Each line of the data below containing "class" needs to be listed.
********
`config.mk`:
```
export PLATFORM = sky130hd
export DESIGN_NAME = mlft_cfg
export DESIGN_NICKNAME = d
export VERILOG_FILES = /design/src/design/mlft_pkg.sv /design/src/design/mlft_cfg.sv
export SDC_FILE = /design/constraint.sdc
export NUM_CORES = 1
export LEC_CHECK = 0
export BUFFER_PORTS_ARGS = -buffer_cell sky130_fd_sc_hd__buf_2
export CAP_MARGIN = 10
export CORE_MARGIN = 2
export CORE_UTILIZATION = 39
export DETAILED_ROUTE_END_ITERATION = 10
export PLACE_DENSITY = 0.76
export SLEW_MARGIN = 25
export SYNTH_ARGS = -nofsm -noshare
export SYNTH_HDL_FRONTEND = slang
export SYNTH_SLANG_ARGS = --single-unit
```
`constraint.sdc`:
```
create_clock -name clk -period 0.8 [get_ports clk]
set_input_delay 0.12 -clock clk [delete_from_list [all_inputs] [get_ports clk]]
set_output_delay 0.12 -clock clk [all_outputs]
set_load 0.05 [all_outputs]
```
`src/design/mlft_pkg.sv`:
```
package mlft_pkg;

	localparam int DEF_TABLE_ENTRIES = 64;
	localparam int DEF_NUM_PORTS     = 8;

	localparam int MAC_W      = 48;
	localparam int PORT_W     = 3;
	localparam int TICK_W     = 32;
	localparam int AGING_W    = 31;
	localparam int MASK_W     = 8;
	localparam int GROUP_BIT  = 40;
	localparam int PADDR_W    = 3;
	localparam int PDATA_W    = 32;

	localparam logic [AGING_W-1:0] AGING_RESET = AGING_W'(300);
	localparam logic [MASK_W-1:0]  PORTS_RESET = 8'hFF;

	// Register index as decoded from paddr[2].
	localparam logic REG_AGING = 1'b0;
	localparam logic REG_PORTS = 1'b1;

	typedef enum logic [1:0] {
		DEC_FORWARD = 2'd0,
		DEC_FLOOD   = 2'd1,
		DEC_FILTER  = 2'd2
	} decision_t;

	typedef struct packed {
		logic [MAC_W-1:0]  src_mac;
		logic [MAC_W-1:0]  dst_mac;
		logic [PORT_W-1:0] ingress_port;
		logic [TICK_W-1:0] now_ticks;
	} frame_t;

	typedef struct packed {
		decision_t         decision;
		logic [MASK_W-1:0] egress_mask;
		logic              learn_skipped;
	} result_t;

	typedef struct packed {
		logic [AGING_W-1:0] aging_ticks;
		logic [MASK_W-1:0]  ports_present_mask;
	} cfg_t;

	typedef struct packed {
		logic              valid;
		logic [MAC_W-1:0]  mac;
		logic [PORT_W-1:0] port;
		logic [TICK_W-1:0] expiry;
	} entry_t;

	localparam int ENTRY_W = $bits(entry_t);

endpackage

```
`src/design/mlft_cfg.sv`:
```
module mlft_cfg import mlft_pkg::*; (
	input  logic               clk,
	input  logic               arst_n,
	input  logic               psel,
	input  logic               penable,
	input  logic               pwrite,
	input  logic [PADDR_W-1:0] paddr,
	input  logic [PDATA_W-1:0] pwdata,
	output logic [PDATA_W-1:0] prdata,
	output logic               pready,
	output cfg_t               cfg
);

	cfg_t cfg_q;
	logic wr_en;

	assign pready = 1'b1;
	assign wr_en  = psel && penable && pwrite && pready;

	always_ff @(posedge clk or negedge arst_n) begin
		if (!arst_n) begin
			cfg_q.aging_ticks        <= AGING_RESET;
			cfg_q.ports_present_mask <= PORTS_RESET;
		end else if (wr_en) begin
			unique case (paddr[2])
				REG_AGING: cfg_q.aging_ticks        <= pwdata[AGING_W-1:0];
				REG_PORTS: cfg_q.ports_present_mask <= pwdata[MASK_W-1:0];
				default:   ;
			endcase
		end
	end

	always_comb begin
		unique case (paddr[2])
			REG_AGING: prdata = PDATA_W'(cfg_q.aging_ticks);
			REG_PORTS: prdata = PDATA_W'(cfg_q.ports_present_mask);
			default:   prdata = '0;
		endcase
	end

	assign cfg = cfg_q;

endmodule

```
==> metrics.cfg, run 1 <==
[layout]
n_antenna_cell=0
fillers=250
nNetsFinal=306
largest_reg_flops=39
stdcell_area_um2=3820
drive_above_1_share_pct=98.9
final_cells=321
syn2layout_area_growth_pct=103
final_util_pct=81.4

[status]
violations=negative setup slack
status=finished, violations left

[detailed_routing]
drt-initial-drc-count=61
avgRoutedWirePerCell_um=18.0
wl_mm=5.77
first_pass_iters=4
vias=1542
drc=0
viasPerCell=4.80
antenna_left=0

[synth]
muxShareOfSynthArea_pct=34.1
synth-compound-area-share_pct=0
synthCells=121
synth_top_family_by_area=multiplexers
synth_top_area_cell=dfrtp_1
synth_fa_ha_area_share_pct=0
synth_xor_area_share_pct=0
syn_area_um2=1880
synth-seq-area-share_pct=52.7
ys_top_cells_by_area=dfrtp_1 (36%), mux2_4 (24%), dfstp_2 (17%)
avgSynthCellArea_um2=15.6
yosysWarningCount=0
syn_nets=161
yosys.area_share.simple_pct=9.57
synth_seq_cells=39
ys_types=12
synth_top_area_share_pct=35.9

[die]
core.rowCount=25
io_pins=112
start_util_pct=40.1
fp.dieW_um=73.5
core_um2=4690
dieArea_um2=5400
die_y_um=73.5

[setup_path]
crit_path_max_fanout=3
required_ns=0.68
worstSetupEndpointType=primary output
crit_type=reg -> out
crit_path_start_kind=flop
crit_chain=mux2_4 > buf_8
slowest_delay_ns=0.59
critPathArrivalTime_ns=1.17
critPathSlowestCell=dfstp_2

[sta]
max_freq_mhz=773
finalSetupViolations=89
setup_slack_ns=-0.493
whs_ns=0.0589
final_hold_viol_count=0
min_period_ns=1.29
rsz0062_at_grt=yes
min_period_over_period_pct=162
drv_slew=0
worst_clock_skew_ns=0

[placed_design]
placedCellCount=288
placed_cell_area_um2=2860
place_congestion=0.704
dp_hpwl_mm=3.20
port_buffers=106

[clock_network]
htreeDepth=2
cts_root_buf=clkbuf_8
clk_pin_slew_worst_paths_ns=0.08
clk_latency_ns=0.28
clock_path_buffers=2
clock_sinks=39
cts_tree=done
cts_inserted_buffers=5

[pwr]
p_leak_nw=1.95
ir_worst_vdd_mv=1.57
power_density_nw_per_um2=3000
power_mw=11.4

[global_routing]
antenna_found_initial=0
overflow=0
grt_pass1_vias=1608
grt_max_degree=40
grt_use_total_pct=20.0
grt_pass1_wl_mm=8.12

[worst_hold_path]
hold_path.class=in -> reg

[run]
cap_viol_max_count=0

==> synth_stat cells (all sizes together) <==
cell type,n
conb,2
nor2b,23
dfstp,12
clkbuf,2
nand4b,1
mux2,47
buf,6
dfrtp,27
nand4,1
==> worst paths after layout <==
check,startpoint,to,slack (ns),cells after the start
setup / recovery,cfg[0]$_DFFE_PN1P_,prdata[0],-0.49,2
hold / removal,pwdata[20],cfg[28]$_DFFE_PN0P_,0.06,2
setup reg to reg,cfg[12]$_DFFE_PN0P_,cfg[12]$_DFFE_PN0P_,-0.23,3
hold reg to reg,cfg[30]$_DFFE_PN0P_,cfg[30]$_DFFE_PN0P_,0.55,1
max in group asynchronous,arst_n,cfg[0]$_DFFE_PN1P_,0.17,3
min in group asynchronous,arst_n,cfg[17]$_DFFE_PN0P_,0.37,3
==> report_power, final <==
| part | internal (mW) | switching [mW] |
|---|---|---|
| Sequential | 2.57 | 0.488 |
| Combinational | 3.29 | 3.53 |
| Clock | 0.884 | 0.683 |
==> per-stage QoR <==
stage	setup TNS, ns	worst slack (ns)
global placement	-17.90	-0.272
global route	-26.80	-0.517
CTS	-23.05	-0.464
detailed placement	-19.01	-0.294
finish	-24.23	-0.493
floorplan	-11.75	-0.380
==> metal layers <==
metal / wire length, um / vias up / GRT usage, %
li1: - / 694 / -
met1: 2220 / 750 / 23.3
met2: 3020 / 86 / 35.2
met3: 414 / 12 / 6.31
met4: 112 / 0 / 5.66
met5: 0 / - / 0
==> final cells by class <==
cell class              count  area, um2  area share, %
multi-input cells          74       1070           27.9
repair buffers            146       1550           40.5
clock buffers               7        108           2.82
clock inverters             1       5.00          0.131
flip-flops and latches     39       1020           26.8
well taps                  54       67.6           1.77
==> logic make-up after synthesis <==
group                  after synthesis
multiplexers                        47
flip-flops                          39
buffers and inverters                8
AND/OR/NAND/NOR                     25
other                                2
==> cells in the final DEF (no fill, tap or decap) <==
| cell | n |
|---|---|
| buf_6 | 69 |
| mux2_4 | 47 |
| buf_2 | 36 |
| buf_8 | 29 |
| dfrtp_2 | 27 |
| nor2b_4 | 23 |
| dfstp_2 | 12 |
| clkbuf_8 | 6 |
| buf_4 | 6 |
| buf_12 | 5 |
| conb_1 | 2 |
| nand4b_4 | 1 |
| nand4_2 | 1 |
| clkinv_2 | 1 |
| clkbuf_16 | 1 |
| dlygate4sd3_1 | 1 |
==> critical path, delay by kind of cell, from the launching register on <==
family | cells | cell delay [ns]
flip-flops | 1 | 0.59
multiplexers | 1 | 0.17
buffers and inverters | 1 | 0.14
==> timing repair <==
item | 4_1_cts | 5_1_grt
pin swaps | 0 | 0
setup endpoints to repair | 77 | 99
resized for setup | 161 | 41
hold buffers | 1 | 0
buffers inserted | 11 | 19
gates cloned | 0 | 0
hold endpoints to repair | 27 | 0
(Power assumes the default switching activity.)
==> inputs of run 2 (changes only) <==
--- a/config.mk
+++ b/config.mk
@@ -11,6 +11,7 @@
 export CORE_UTILIZATION = 39
 export DETAILED_ROUTE_END_ITERATION = 10
 export PLACE_DENSITY = 0.76
+export SKIP_LAST_GASP = 1
 export SLEW_MARGIN = 25
 export SYNTH_ARGS = -nofsm -noshare
 export SYNTH_HDL_FRONTEND = slang
==> run 2 against run 1 <==
The flow still finishes with violations (negative setup slack); total power is 0.45% lower; clock skew stayed put; sequential share of layout area hardly changed; clock-buffer cell count stayed put; via count is 0.84% lower; cell area hardly changed; non-clock buffer count stayed put; register-to-register slack better by 0.02 ns; clock power hardly changed; first-iteration DRC count is 33% lower; final cell count stayed put.
==> metrics.cfg, run 2 (same netlist as run 1, synthesis figures left out) <==
[status]
status=finished, violations left  ; unchanged
violations=negative setup slack  ; unchanged

[layout]
syn2layout_area_growth_pct=103  ; about the same
n_antenna_cell=0  ; unchanged
drive_above_1_share_pct=98.9  ; unchanged
largest_reg_flops=39  ; unchanged
final_cells=321  ; unchanged
final_common_cell=buf_6  ; unchanged
nNetsFinal=306  ; unchanged
fillers=247  ; was 250
layout_common_cells=buf_6 (68), mux2_4 (47), buf_2 (36)  ; was buf_6 (69), mux2_4 (47), buf_2 (36)

[detailed_routing]
drt-initial-drc-count=41  ; was 61
wl_mm=5.57  ; was 5.77 mm
drc=0  ; unchanged
antenna_left=0  ; unchanged
viasPerCell=4.76  ; was 4.80
vias=1529  ; was 1,542
first_pass_iters=4  ; unchanged
avgRoutedWirePerCell_um=17.4  ; was 18.0 um

[sta]
min_period_over_period_pct=161  ; was 162%
min_period_ns=1.29  ; about the same
rsz0062_at_grt=yes  ; unchanged
worst_clock_skew_ns=0  ; unchanged
max_freq_mhz=777  ; was 773 MHz
fin_setup_tns_ns=-23.99  ; was -24.23 ns
final_hold_viol_count=0  ; unchanged
finalSetupViolations=89  ; unchanged
setup_slack_ns=-0.486  ; was -0.493 ns
drv_slew=0  ; unchanged
whs_ns=0.0586  ; was 0.0589 ns

[clock_network]
clk_pin_slew_worst_paths_ns=0.08  ; about the same
cts_root_buf=clkbuf_8  ; unchanged
cts_tree=done  ; unchanged
htreeDepth=2  ; unchanged
clock_path_buffers=2  ; unchanged
cts_inserted_buffers=5  ; unchanged
clk_latency_ns=0.28  ; about the same
clock_sinks=39  ; unchanged

[setup_path]
reg2reg_from=cfg[8]$_DFFE_PN0P_  ; was cfg[12]$_DFFE_PN0P_
crit_type=reg -> out  ; unchanged
cp-startpoint=cfg[0]$_DFFE_PN1P_  ; unchanged
required_ns=0.68  ; about the same
crit_path_start_kind=flop  ; unchanged
critPathArrivalTime_ns=1.17  ; about the same
worstSetupEndpointType=primary output  ; unchanged
ff2ff_path_depth=3  ; unchanged
crit_path_max_fanout=3  ; unchanged

[worst_hold_path]
hold_start=pwdata[20]  ; unchanged
worstHoldPathCells=2  ; unchanged
hold_path.class=in -> reg  ; unchanged

[global_routing]
antenna_found_initial=0  ; unchanged
overflow=0  ; unchanged
grt_use_total_pct=20.0  ; unchanged
grt_max_degree=40  ; unchanged
grt_pass1_vias=1608  ; unchanged
grt_pass1_wl_mm=8.12  ; unchanged

[pwr]
p_leak_nw=1.95  ; about the same
power_density_nw_per_um2=2990  ; was 3000 nW/um2
ir_worst_vdd_mv=1.54  ; was 1.57 mV

[placed_design]
dp_hpwl_mm=3.20  ; unchanged
place_congestion=0.704  ; unchanged
port_buffers=106  ; unchanged
placedCellCount=288  ; unchanged
pre_cts_ws_ns=-0.294  ; unchanged

[die]
core_um2=4690  ; unchanged
fp.dieW_um=73.5  ; unchanged
start_util_pct=40.1  ; unchanged
dieArea_um2=5400  ; unchanged
io_pins=112  ; unchanged
core.rowCount=25  ; unchanged
die_y_um=73.5  ; unchanged

[run]
cap_viol_max_count=0  ; unchanged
********
Response for this exercise:
hold_path.class=in -> reg
==> final cells by class <==
cell class              count  area, um2  area share, %
hold_path.class=in -> reg  ; unchanged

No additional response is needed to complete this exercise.